== Try it ==
Your answer should be every line below that includes the word "inverters".

== Collected data ==
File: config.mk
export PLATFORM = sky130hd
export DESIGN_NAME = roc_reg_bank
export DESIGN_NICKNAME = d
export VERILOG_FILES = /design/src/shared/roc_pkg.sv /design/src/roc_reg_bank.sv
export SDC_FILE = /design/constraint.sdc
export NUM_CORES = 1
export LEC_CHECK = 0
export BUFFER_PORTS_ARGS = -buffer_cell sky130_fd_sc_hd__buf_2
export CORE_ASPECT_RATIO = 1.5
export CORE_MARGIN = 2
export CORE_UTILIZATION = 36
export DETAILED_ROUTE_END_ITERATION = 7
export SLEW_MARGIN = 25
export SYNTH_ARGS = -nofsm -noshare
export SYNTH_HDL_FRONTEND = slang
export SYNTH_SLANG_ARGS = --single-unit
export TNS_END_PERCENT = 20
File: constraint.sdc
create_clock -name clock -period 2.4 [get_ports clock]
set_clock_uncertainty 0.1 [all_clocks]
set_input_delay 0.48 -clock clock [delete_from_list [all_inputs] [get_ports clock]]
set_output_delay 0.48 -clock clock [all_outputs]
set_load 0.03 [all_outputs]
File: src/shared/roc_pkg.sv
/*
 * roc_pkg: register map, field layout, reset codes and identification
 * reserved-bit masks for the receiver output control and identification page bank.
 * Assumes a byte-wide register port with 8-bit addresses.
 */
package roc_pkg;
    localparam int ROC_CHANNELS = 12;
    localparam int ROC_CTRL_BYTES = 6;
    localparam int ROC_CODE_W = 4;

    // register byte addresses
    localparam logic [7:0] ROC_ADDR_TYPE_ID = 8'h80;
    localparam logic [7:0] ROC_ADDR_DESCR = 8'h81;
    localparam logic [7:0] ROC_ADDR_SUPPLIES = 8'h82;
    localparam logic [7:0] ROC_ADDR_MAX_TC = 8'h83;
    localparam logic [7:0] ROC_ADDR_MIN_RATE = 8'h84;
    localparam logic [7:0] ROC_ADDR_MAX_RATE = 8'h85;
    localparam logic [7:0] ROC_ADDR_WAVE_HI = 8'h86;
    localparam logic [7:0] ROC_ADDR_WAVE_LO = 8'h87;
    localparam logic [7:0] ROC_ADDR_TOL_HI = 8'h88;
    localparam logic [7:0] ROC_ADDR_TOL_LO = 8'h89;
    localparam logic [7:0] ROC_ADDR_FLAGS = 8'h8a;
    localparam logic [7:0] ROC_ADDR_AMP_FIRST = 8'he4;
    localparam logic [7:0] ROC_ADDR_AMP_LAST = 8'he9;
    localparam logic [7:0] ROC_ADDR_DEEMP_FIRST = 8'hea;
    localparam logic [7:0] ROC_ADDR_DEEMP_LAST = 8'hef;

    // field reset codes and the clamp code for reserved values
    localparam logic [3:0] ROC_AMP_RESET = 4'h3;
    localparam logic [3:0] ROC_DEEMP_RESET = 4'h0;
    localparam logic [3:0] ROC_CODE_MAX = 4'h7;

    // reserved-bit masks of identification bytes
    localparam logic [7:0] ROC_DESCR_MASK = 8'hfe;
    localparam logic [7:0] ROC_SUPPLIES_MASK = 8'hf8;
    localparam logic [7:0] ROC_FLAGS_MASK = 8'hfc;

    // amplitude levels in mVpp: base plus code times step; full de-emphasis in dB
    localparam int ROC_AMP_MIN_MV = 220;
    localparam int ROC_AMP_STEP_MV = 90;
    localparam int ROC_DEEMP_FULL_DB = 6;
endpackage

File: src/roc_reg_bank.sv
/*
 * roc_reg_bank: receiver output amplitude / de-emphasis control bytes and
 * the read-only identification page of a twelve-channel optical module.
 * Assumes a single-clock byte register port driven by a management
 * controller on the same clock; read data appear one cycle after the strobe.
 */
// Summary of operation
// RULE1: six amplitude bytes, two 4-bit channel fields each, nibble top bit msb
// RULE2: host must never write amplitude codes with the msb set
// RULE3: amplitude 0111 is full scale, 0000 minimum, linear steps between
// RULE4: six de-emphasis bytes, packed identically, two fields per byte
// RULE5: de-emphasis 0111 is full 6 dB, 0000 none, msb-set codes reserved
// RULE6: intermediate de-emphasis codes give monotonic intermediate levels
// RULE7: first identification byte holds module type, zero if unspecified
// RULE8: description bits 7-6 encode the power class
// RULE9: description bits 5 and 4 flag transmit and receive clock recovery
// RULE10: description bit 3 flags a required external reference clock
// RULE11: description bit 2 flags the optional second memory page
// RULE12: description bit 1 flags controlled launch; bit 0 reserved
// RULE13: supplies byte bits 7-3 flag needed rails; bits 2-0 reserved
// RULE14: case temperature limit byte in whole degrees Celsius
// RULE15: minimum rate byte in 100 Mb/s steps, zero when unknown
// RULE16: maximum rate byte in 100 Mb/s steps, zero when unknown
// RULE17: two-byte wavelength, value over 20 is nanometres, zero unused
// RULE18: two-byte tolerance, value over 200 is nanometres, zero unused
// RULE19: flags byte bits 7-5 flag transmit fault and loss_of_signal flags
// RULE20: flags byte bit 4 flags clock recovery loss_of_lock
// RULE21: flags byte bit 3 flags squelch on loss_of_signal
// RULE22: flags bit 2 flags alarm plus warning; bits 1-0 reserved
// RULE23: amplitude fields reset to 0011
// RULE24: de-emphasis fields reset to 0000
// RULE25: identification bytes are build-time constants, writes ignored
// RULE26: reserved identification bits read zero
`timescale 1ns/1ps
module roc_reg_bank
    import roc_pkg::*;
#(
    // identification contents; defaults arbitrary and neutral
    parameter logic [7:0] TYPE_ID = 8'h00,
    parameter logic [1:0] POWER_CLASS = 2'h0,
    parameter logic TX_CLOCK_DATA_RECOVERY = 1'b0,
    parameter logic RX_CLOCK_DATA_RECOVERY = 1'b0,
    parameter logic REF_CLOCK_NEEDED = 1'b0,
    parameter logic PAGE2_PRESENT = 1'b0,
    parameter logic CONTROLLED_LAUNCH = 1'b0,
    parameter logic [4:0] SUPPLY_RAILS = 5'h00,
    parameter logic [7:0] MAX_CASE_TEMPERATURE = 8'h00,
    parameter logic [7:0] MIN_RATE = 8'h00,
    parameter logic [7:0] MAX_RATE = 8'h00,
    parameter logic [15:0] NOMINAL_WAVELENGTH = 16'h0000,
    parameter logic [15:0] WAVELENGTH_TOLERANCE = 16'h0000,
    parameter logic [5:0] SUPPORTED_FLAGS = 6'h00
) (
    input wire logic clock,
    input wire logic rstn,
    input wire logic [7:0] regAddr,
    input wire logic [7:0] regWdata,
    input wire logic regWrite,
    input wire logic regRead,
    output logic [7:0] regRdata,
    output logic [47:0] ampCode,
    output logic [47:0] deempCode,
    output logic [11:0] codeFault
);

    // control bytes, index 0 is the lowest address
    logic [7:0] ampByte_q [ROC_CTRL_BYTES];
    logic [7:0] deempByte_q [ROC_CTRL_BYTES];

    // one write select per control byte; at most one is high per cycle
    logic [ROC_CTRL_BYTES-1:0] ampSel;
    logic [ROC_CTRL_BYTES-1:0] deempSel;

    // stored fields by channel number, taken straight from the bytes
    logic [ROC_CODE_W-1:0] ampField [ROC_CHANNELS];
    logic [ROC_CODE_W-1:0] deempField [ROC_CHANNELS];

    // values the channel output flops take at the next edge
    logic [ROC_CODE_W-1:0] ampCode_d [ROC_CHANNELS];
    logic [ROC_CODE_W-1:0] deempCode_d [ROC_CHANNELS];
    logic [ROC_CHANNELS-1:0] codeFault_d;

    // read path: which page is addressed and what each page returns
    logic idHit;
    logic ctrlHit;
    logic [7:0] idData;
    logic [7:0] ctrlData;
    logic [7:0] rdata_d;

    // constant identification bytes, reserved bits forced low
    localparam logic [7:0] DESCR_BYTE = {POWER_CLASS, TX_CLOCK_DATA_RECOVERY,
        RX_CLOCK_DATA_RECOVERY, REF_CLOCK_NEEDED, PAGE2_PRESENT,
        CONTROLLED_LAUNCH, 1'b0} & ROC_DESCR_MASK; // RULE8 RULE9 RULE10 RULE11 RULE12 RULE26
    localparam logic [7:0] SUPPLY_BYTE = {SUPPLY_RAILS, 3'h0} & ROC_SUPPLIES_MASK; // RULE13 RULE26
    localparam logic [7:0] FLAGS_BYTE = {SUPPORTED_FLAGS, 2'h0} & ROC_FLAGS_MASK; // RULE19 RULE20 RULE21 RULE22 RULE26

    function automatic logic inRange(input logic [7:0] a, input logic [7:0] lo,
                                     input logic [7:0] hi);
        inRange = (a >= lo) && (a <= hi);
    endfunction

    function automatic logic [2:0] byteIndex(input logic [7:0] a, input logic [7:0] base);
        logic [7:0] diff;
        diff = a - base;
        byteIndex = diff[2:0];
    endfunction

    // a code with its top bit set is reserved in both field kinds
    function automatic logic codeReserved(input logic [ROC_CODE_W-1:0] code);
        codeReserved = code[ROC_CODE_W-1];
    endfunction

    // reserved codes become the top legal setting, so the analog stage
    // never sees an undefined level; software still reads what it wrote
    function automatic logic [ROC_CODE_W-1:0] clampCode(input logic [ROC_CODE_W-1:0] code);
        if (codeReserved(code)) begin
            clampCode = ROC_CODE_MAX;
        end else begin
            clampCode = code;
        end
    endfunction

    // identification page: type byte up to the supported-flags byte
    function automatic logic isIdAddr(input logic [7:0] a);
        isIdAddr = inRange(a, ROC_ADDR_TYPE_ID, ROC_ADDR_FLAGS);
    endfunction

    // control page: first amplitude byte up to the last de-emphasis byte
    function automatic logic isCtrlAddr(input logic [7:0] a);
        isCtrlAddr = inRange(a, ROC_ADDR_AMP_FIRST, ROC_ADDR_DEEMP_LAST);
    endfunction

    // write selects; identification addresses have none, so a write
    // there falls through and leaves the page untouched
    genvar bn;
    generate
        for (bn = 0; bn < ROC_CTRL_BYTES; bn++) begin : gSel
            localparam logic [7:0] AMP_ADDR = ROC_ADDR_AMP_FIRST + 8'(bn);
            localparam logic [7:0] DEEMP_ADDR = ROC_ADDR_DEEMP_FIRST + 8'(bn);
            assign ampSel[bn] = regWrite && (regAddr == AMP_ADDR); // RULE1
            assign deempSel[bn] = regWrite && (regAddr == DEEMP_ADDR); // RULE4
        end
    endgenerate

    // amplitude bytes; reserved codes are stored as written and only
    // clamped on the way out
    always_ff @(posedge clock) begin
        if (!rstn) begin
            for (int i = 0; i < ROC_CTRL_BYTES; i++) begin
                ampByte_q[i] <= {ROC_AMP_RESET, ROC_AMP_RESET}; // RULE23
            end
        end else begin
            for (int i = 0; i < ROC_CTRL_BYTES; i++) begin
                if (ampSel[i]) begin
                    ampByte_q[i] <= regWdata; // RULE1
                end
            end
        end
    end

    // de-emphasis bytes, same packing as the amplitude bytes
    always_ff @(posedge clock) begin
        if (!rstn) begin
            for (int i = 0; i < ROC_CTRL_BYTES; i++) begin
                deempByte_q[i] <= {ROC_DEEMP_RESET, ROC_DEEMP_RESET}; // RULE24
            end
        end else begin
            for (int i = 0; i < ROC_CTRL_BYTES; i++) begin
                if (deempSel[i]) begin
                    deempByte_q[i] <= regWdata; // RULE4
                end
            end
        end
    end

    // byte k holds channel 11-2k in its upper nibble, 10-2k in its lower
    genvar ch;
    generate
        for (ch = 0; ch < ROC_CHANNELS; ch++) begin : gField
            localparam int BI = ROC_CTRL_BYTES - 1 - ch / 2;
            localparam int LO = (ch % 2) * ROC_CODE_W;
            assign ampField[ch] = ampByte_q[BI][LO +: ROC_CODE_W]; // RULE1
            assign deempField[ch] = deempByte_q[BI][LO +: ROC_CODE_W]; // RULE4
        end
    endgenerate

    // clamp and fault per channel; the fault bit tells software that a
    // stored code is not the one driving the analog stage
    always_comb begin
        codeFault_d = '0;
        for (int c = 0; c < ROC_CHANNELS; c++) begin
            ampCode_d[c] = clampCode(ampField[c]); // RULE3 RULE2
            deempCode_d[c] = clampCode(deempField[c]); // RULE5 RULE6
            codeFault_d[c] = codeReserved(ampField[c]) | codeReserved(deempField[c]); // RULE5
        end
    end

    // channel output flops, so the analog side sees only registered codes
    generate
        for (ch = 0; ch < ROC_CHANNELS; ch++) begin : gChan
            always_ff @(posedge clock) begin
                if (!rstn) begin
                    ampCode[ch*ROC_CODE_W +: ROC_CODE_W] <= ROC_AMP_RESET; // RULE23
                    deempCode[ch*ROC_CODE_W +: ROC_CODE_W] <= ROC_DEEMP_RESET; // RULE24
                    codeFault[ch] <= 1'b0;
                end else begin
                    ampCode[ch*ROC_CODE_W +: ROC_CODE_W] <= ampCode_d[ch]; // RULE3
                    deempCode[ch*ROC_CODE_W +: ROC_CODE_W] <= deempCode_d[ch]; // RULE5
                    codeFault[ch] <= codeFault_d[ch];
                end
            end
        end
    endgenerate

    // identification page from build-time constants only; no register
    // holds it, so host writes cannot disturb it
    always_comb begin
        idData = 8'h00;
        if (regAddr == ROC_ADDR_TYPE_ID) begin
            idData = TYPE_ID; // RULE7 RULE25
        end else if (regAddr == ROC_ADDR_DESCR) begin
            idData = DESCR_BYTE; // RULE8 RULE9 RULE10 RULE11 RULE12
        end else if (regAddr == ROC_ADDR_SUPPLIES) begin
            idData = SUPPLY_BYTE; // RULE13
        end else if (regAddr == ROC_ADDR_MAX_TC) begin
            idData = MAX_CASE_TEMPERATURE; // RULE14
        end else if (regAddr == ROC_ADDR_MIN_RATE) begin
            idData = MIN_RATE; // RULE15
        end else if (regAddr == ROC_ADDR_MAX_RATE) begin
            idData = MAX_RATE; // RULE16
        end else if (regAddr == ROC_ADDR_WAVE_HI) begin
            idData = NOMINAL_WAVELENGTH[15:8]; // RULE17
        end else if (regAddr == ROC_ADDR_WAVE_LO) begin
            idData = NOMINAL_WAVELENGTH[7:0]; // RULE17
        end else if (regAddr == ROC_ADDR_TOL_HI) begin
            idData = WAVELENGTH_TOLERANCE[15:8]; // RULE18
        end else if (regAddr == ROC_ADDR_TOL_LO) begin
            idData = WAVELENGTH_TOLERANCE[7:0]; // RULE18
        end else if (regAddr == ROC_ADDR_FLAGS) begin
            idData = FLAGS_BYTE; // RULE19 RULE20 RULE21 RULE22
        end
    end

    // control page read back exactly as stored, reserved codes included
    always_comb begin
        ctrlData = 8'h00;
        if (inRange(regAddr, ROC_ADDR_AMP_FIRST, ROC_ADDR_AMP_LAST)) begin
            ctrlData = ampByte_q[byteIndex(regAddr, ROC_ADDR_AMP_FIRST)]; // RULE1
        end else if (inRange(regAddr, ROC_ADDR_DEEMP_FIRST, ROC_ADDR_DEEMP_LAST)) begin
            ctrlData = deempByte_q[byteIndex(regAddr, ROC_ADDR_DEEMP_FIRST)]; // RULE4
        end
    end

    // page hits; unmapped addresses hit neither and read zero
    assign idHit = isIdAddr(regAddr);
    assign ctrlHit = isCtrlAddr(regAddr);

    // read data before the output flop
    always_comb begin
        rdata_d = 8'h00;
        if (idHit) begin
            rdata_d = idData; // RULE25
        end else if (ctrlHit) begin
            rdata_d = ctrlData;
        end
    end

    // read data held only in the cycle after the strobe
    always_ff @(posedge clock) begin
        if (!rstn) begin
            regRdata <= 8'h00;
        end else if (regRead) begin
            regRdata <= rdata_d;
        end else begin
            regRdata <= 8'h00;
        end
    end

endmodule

---

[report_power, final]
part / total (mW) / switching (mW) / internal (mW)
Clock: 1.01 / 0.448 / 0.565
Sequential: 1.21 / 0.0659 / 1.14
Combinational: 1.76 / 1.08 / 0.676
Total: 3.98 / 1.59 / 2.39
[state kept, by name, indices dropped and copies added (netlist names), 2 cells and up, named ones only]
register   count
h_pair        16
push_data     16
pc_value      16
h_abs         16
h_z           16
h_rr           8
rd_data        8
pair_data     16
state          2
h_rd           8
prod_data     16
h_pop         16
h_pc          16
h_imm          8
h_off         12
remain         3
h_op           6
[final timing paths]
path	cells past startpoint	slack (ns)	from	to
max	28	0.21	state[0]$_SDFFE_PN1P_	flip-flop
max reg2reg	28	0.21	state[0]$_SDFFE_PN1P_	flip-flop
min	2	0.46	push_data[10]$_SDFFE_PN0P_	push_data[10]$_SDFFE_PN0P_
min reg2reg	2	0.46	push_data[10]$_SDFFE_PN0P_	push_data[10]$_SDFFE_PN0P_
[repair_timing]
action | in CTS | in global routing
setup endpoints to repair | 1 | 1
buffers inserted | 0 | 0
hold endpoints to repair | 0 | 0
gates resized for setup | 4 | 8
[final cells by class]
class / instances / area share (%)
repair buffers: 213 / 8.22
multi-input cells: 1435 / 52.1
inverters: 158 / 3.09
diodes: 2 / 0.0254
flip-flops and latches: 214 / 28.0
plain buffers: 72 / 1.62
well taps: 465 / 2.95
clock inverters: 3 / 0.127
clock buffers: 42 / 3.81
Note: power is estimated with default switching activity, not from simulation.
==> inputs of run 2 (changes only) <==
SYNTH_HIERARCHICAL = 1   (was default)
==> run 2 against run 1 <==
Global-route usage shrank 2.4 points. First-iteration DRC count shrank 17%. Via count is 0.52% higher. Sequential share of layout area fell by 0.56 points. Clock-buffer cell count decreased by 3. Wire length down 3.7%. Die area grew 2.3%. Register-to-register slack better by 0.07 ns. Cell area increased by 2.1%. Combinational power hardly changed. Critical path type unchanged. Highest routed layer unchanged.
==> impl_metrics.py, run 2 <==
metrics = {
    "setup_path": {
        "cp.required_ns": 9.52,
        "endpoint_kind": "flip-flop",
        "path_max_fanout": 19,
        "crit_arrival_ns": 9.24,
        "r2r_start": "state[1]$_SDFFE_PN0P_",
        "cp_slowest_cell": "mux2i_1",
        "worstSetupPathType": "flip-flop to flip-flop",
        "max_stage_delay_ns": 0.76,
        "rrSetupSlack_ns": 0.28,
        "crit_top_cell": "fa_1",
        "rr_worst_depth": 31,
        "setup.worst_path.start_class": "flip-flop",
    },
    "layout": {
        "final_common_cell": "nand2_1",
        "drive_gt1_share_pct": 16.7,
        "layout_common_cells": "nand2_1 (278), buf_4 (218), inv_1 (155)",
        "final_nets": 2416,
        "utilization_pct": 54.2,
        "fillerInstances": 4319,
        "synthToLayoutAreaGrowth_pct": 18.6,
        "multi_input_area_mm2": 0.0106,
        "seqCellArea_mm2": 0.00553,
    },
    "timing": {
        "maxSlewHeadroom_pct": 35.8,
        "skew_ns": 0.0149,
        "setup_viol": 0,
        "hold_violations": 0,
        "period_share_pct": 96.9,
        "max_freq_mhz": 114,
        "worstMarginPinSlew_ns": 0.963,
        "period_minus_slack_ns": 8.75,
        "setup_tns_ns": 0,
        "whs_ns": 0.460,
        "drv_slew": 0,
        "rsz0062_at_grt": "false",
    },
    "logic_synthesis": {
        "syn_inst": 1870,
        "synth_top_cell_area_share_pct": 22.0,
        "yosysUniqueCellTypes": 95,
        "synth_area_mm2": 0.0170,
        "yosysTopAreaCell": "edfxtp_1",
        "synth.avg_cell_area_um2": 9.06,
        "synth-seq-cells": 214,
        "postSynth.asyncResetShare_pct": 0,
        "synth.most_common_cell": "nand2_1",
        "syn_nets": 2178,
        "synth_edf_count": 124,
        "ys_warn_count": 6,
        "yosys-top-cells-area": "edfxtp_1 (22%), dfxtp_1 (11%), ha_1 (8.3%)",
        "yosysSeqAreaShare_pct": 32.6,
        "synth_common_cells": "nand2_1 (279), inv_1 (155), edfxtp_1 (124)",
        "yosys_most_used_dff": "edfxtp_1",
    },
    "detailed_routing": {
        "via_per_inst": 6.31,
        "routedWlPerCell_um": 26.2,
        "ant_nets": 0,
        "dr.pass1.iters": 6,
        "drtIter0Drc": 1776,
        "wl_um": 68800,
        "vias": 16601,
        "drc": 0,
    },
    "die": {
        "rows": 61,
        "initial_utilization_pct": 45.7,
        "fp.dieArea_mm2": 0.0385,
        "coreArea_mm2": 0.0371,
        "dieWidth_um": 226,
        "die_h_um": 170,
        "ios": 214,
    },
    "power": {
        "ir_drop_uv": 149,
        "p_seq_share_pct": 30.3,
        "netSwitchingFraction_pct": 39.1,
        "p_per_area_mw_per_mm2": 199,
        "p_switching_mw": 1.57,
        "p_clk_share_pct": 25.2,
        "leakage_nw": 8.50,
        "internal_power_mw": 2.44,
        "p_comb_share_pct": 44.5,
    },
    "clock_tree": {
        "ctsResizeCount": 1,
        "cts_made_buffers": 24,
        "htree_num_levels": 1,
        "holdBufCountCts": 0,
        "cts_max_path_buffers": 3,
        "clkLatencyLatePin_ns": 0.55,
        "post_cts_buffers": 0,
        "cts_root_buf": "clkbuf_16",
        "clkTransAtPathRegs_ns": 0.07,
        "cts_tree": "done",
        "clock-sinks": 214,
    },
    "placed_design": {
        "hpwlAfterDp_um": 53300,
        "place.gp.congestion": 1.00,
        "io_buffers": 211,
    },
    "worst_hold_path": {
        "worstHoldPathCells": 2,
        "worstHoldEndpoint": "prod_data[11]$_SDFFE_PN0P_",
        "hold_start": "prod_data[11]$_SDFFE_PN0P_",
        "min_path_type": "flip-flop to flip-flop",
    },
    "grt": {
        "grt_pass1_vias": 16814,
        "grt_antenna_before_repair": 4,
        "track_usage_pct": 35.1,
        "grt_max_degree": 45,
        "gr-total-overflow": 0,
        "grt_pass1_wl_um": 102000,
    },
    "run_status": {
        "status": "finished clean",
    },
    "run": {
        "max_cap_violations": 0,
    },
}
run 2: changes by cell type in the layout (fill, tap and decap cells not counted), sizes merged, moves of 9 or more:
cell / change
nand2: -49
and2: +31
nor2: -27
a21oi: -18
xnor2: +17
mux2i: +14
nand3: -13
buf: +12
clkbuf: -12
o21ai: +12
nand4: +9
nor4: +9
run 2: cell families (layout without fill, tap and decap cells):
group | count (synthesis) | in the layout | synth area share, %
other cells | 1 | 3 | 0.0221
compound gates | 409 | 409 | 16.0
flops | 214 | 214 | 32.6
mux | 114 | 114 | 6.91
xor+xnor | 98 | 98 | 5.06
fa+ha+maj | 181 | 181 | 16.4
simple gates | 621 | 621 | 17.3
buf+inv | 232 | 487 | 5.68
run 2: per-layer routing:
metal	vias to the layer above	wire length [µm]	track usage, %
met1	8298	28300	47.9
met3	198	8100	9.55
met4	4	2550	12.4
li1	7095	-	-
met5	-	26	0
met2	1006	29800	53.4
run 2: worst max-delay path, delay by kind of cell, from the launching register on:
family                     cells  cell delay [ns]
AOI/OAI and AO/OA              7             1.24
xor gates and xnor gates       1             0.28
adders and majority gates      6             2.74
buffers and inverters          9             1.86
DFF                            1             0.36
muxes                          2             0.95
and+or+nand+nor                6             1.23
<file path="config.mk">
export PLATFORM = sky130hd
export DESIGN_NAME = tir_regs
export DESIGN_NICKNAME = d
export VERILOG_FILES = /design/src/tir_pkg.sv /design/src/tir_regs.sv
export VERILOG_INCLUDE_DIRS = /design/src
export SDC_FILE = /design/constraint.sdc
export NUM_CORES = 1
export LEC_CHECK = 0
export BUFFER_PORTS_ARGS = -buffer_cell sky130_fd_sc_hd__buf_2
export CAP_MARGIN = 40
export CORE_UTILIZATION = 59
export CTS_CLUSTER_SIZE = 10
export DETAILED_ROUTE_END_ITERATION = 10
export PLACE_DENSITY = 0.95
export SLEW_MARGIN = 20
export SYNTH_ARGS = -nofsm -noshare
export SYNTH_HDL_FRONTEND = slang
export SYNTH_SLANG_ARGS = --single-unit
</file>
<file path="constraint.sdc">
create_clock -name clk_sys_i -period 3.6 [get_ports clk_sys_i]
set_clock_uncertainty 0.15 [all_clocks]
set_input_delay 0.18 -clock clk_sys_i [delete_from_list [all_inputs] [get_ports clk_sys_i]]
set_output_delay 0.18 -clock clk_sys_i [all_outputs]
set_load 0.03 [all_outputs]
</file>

---

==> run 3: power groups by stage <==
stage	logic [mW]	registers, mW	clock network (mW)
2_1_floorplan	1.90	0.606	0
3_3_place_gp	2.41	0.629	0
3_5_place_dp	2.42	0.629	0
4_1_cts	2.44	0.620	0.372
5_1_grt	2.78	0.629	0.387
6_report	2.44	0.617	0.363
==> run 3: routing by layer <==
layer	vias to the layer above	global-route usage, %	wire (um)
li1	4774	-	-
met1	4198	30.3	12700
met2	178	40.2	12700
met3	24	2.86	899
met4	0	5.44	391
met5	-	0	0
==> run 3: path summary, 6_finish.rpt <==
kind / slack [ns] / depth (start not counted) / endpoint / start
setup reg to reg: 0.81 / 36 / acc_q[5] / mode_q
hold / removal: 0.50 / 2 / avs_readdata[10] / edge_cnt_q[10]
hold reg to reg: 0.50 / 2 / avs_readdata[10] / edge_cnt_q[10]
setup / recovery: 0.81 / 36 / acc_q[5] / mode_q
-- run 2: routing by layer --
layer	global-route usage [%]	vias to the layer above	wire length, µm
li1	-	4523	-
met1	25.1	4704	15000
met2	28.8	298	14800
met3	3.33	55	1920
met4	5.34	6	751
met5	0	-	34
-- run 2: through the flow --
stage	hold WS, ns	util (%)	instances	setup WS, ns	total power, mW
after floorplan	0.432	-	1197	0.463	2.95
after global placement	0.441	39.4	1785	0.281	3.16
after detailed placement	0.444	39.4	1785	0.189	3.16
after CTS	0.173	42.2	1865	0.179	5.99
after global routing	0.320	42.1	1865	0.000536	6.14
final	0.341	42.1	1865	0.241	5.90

== Reply to the exercise ==
inverters: 158 / 3.09
clock inverters: 3 / 0.127
buffers and inverters          9             1.86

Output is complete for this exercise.